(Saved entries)
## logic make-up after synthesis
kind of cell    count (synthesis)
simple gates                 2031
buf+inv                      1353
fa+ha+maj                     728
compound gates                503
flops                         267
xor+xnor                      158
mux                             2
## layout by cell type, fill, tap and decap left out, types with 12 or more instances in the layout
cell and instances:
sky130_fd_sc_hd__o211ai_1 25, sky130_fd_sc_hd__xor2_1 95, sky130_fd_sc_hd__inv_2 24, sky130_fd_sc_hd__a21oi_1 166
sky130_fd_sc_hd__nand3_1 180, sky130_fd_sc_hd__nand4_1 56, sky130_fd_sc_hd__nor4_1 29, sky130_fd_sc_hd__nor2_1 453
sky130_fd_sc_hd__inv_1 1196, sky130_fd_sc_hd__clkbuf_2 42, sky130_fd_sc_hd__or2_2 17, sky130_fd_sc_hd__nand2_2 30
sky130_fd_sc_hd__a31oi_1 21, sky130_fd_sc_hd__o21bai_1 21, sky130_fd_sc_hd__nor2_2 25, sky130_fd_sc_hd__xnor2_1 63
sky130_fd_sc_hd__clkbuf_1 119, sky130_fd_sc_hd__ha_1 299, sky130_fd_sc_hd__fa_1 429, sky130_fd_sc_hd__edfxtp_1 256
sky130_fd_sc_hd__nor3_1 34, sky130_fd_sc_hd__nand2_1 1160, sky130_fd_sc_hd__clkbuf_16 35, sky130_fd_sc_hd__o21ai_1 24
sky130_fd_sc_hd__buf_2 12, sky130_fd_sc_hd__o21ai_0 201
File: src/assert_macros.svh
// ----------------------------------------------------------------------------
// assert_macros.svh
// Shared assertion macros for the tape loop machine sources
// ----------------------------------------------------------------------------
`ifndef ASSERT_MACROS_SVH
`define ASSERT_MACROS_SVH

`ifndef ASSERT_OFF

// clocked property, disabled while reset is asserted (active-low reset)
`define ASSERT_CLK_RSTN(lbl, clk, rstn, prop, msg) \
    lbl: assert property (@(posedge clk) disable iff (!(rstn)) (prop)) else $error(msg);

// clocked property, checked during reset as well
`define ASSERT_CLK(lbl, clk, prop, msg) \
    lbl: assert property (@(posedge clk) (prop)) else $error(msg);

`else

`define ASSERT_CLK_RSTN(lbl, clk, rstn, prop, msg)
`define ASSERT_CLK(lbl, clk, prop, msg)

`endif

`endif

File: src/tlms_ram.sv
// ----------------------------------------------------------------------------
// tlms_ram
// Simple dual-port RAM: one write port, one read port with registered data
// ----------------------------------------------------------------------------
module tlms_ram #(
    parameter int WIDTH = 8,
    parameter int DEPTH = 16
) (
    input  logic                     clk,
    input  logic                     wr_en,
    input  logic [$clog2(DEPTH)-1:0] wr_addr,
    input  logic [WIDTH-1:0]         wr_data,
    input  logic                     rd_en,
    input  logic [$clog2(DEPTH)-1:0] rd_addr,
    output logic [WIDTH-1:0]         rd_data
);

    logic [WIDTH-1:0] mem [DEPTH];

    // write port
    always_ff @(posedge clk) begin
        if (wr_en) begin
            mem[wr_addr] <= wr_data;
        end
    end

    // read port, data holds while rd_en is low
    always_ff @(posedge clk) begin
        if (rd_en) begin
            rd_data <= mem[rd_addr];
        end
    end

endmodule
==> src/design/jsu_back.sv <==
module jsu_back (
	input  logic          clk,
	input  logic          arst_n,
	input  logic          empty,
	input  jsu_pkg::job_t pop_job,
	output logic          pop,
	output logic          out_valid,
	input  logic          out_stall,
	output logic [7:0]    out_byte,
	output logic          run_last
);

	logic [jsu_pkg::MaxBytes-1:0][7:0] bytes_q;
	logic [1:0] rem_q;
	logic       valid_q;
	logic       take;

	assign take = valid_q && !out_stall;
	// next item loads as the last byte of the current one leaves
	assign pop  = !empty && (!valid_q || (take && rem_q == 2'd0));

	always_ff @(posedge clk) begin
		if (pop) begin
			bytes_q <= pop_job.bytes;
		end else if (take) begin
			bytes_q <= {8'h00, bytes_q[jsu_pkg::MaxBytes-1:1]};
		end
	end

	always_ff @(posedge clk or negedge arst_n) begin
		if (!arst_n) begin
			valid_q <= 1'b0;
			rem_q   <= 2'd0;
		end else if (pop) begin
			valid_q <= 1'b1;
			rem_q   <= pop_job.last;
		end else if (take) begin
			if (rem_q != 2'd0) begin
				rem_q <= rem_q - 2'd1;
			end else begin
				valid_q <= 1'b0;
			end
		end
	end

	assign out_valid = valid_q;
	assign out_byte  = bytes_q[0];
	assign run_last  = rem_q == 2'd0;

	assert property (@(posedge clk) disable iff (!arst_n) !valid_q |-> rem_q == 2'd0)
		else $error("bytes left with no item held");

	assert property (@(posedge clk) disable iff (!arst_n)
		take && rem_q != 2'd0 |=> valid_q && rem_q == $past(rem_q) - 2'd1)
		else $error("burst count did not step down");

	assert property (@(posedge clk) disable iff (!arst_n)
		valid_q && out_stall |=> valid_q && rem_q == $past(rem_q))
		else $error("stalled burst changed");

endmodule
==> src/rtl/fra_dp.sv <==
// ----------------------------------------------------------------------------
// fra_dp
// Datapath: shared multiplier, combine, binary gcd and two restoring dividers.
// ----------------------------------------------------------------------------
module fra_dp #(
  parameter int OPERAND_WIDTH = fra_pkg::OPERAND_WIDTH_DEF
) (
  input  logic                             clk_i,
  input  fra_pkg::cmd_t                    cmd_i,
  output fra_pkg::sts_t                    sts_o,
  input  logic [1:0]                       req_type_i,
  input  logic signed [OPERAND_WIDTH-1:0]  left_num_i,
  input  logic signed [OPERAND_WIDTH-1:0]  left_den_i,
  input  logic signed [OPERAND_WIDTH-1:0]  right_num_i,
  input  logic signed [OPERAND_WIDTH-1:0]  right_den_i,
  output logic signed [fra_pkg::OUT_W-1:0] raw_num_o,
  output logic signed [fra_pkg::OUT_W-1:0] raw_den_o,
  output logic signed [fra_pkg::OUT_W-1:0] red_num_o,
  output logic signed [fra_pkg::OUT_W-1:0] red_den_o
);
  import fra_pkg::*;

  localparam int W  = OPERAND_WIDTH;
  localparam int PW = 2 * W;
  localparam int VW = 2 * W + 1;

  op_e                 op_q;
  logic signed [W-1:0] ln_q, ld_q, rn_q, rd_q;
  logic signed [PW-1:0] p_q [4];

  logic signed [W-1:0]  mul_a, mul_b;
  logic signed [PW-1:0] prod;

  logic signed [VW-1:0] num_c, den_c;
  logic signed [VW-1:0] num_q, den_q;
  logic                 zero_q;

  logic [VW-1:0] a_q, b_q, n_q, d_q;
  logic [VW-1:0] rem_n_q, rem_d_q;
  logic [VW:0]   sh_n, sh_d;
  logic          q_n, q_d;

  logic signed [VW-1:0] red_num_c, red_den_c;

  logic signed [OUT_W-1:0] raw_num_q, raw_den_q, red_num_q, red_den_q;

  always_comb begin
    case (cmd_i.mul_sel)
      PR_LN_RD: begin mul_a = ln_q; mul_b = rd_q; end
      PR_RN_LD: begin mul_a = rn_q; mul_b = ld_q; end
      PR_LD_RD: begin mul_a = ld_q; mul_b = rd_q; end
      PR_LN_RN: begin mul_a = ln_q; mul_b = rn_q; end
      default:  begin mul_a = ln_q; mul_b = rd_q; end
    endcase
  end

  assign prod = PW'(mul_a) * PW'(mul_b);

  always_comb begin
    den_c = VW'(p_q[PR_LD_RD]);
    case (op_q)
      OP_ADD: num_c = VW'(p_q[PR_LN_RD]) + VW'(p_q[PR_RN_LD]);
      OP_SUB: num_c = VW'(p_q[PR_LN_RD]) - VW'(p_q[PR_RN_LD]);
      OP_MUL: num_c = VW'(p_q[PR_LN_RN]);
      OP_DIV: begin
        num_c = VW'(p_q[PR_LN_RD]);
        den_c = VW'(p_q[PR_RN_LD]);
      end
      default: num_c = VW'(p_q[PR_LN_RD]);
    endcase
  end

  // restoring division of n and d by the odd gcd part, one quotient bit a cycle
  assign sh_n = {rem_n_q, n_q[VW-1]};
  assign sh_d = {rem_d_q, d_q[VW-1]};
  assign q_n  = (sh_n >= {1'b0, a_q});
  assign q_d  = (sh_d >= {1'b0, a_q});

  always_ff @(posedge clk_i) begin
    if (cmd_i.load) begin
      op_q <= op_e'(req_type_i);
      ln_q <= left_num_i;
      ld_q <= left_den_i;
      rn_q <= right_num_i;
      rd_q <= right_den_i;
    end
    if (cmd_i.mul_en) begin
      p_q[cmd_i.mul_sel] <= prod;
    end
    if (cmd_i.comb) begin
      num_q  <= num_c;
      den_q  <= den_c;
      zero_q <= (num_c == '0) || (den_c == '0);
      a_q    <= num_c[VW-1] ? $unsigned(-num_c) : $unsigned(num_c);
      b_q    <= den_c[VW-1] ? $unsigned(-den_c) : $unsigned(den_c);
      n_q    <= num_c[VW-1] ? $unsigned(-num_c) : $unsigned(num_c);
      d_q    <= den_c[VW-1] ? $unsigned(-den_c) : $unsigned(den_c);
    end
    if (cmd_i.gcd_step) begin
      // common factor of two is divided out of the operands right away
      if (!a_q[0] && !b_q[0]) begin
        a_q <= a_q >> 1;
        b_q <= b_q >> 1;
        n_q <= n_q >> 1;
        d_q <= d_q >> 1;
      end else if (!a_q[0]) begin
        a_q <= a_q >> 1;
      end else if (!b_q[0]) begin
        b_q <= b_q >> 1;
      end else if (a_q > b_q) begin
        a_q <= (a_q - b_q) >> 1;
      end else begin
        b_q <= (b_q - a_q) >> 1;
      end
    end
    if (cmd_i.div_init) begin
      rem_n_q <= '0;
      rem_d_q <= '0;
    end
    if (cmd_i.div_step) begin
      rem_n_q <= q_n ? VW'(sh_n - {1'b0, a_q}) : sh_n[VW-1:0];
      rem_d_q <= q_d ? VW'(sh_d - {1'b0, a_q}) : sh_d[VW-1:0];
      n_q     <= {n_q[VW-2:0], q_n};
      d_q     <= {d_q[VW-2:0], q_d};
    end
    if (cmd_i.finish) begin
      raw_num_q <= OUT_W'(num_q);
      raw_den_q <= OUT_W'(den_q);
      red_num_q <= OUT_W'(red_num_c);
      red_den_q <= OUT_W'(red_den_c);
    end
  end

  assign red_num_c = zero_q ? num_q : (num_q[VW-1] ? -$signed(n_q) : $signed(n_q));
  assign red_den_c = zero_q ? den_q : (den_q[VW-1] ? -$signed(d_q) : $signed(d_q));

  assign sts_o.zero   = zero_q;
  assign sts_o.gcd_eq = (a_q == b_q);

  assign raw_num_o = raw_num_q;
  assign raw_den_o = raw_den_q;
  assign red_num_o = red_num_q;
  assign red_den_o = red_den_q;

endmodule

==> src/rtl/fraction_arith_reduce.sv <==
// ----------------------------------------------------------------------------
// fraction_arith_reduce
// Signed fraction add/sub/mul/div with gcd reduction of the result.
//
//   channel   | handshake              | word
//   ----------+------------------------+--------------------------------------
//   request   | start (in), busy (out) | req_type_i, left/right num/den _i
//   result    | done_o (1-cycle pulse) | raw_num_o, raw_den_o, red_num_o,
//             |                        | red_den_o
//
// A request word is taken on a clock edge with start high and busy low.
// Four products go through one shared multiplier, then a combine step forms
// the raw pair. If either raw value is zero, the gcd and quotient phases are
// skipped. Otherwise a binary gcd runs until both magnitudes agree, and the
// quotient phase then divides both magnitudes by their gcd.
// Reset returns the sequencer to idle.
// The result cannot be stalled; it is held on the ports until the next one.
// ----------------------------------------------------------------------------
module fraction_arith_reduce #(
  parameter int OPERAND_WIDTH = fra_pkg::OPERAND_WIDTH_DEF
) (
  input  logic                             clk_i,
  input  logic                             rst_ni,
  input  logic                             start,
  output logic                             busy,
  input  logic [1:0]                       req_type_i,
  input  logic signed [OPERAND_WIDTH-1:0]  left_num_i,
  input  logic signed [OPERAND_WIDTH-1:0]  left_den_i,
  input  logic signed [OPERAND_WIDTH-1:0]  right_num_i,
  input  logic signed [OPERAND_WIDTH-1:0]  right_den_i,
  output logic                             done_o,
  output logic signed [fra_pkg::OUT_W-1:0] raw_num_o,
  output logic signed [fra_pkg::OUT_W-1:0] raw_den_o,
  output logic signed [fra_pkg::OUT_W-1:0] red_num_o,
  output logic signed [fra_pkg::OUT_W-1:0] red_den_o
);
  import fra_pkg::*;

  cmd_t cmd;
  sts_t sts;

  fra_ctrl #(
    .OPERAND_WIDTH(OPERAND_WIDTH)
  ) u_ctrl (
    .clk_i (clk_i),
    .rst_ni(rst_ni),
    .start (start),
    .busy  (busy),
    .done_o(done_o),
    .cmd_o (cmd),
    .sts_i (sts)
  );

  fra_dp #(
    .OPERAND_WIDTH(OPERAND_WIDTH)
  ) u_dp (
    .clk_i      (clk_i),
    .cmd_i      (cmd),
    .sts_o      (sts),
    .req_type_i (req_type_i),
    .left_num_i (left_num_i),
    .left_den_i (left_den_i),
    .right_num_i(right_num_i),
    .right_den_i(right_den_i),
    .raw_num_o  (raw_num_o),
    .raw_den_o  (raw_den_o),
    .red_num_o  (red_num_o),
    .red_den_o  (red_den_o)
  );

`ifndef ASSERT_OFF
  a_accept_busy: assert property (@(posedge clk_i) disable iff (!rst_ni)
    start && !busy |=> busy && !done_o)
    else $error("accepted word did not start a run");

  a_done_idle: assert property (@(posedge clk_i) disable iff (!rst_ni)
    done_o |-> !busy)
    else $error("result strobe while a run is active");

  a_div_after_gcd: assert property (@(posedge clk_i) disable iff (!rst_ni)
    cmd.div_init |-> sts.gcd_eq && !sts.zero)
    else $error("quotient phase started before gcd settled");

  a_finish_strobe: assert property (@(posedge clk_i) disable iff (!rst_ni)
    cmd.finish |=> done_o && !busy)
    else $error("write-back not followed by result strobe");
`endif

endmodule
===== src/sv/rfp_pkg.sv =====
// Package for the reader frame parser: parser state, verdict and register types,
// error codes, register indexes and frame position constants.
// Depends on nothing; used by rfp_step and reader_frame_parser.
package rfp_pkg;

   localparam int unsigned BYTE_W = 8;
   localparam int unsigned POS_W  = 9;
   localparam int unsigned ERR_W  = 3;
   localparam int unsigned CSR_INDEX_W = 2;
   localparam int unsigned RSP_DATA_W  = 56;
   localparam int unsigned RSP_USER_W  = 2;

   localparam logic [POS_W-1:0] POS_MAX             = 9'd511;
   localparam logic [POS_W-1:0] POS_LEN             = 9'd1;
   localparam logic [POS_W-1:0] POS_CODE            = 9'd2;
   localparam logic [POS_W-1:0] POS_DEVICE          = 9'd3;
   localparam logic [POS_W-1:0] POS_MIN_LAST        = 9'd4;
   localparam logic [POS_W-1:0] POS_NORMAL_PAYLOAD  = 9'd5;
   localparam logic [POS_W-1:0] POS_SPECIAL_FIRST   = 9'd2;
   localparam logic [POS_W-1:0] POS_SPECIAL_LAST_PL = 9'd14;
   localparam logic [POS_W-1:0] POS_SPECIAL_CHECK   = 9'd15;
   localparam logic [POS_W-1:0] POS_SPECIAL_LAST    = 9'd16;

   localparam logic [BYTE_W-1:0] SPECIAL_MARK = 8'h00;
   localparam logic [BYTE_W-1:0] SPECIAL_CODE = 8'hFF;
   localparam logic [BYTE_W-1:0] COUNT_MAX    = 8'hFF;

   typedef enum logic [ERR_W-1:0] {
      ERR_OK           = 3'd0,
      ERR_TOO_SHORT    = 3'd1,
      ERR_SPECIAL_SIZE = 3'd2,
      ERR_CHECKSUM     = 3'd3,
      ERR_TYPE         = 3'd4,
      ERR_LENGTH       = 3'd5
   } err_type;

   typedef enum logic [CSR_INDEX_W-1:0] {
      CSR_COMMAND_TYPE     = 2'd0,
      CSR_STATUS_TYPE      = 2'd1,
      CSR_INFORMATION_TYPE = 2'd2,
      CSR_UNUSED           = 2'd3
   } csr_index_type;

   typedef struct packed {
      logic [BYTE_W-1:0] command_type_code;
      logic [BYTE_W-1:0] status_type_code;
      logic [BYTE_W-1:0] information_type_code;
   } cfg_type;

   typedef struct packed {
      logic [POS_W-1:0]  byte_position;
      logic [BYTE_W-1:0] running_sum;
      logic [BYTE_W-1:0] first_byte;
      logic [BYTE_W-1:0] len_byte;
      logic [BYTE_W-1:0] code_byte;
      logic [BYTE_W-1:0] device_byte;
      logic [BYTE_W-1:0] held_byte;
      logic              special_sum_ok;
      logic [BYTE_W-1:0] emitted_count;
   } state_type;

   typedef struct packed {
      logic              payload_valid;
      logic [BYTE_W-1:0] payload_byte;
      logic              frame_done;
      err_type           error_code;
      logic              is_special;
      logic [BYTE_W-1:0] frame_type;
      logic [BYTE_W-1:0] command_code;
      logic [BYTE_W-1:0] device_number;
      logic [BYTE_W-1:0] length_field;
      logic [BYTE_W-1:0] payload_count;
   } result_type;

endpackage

Exercise: Taking the records above, retype every line from the one with "sky130_fd_sc_hd__inv_1 1196, sky130_fd_sc_hd__clkbuf_2" down to the one with "sky130_fd_sc_hd__a31oi_1 21, sky130_fd_sc_hd__o21bai_1", exactly and with nothing else.

Exercise output:
sky130_fd_sc_hd__inv_1 1196, sky130_fd_sc_hd__clkbuf_2 42, sky130_fd_sc_hd__or2_2 17, sky130_fd_sc_hd__nand2_2 30
sky130_fd_sc_hd__a31oi_1 21, sky130_fd_sc_hd__o21bai_1 21, sky130_fd_sc_hd__nor2_2 25, sky130_fd_sc_hd__xnor2_1 63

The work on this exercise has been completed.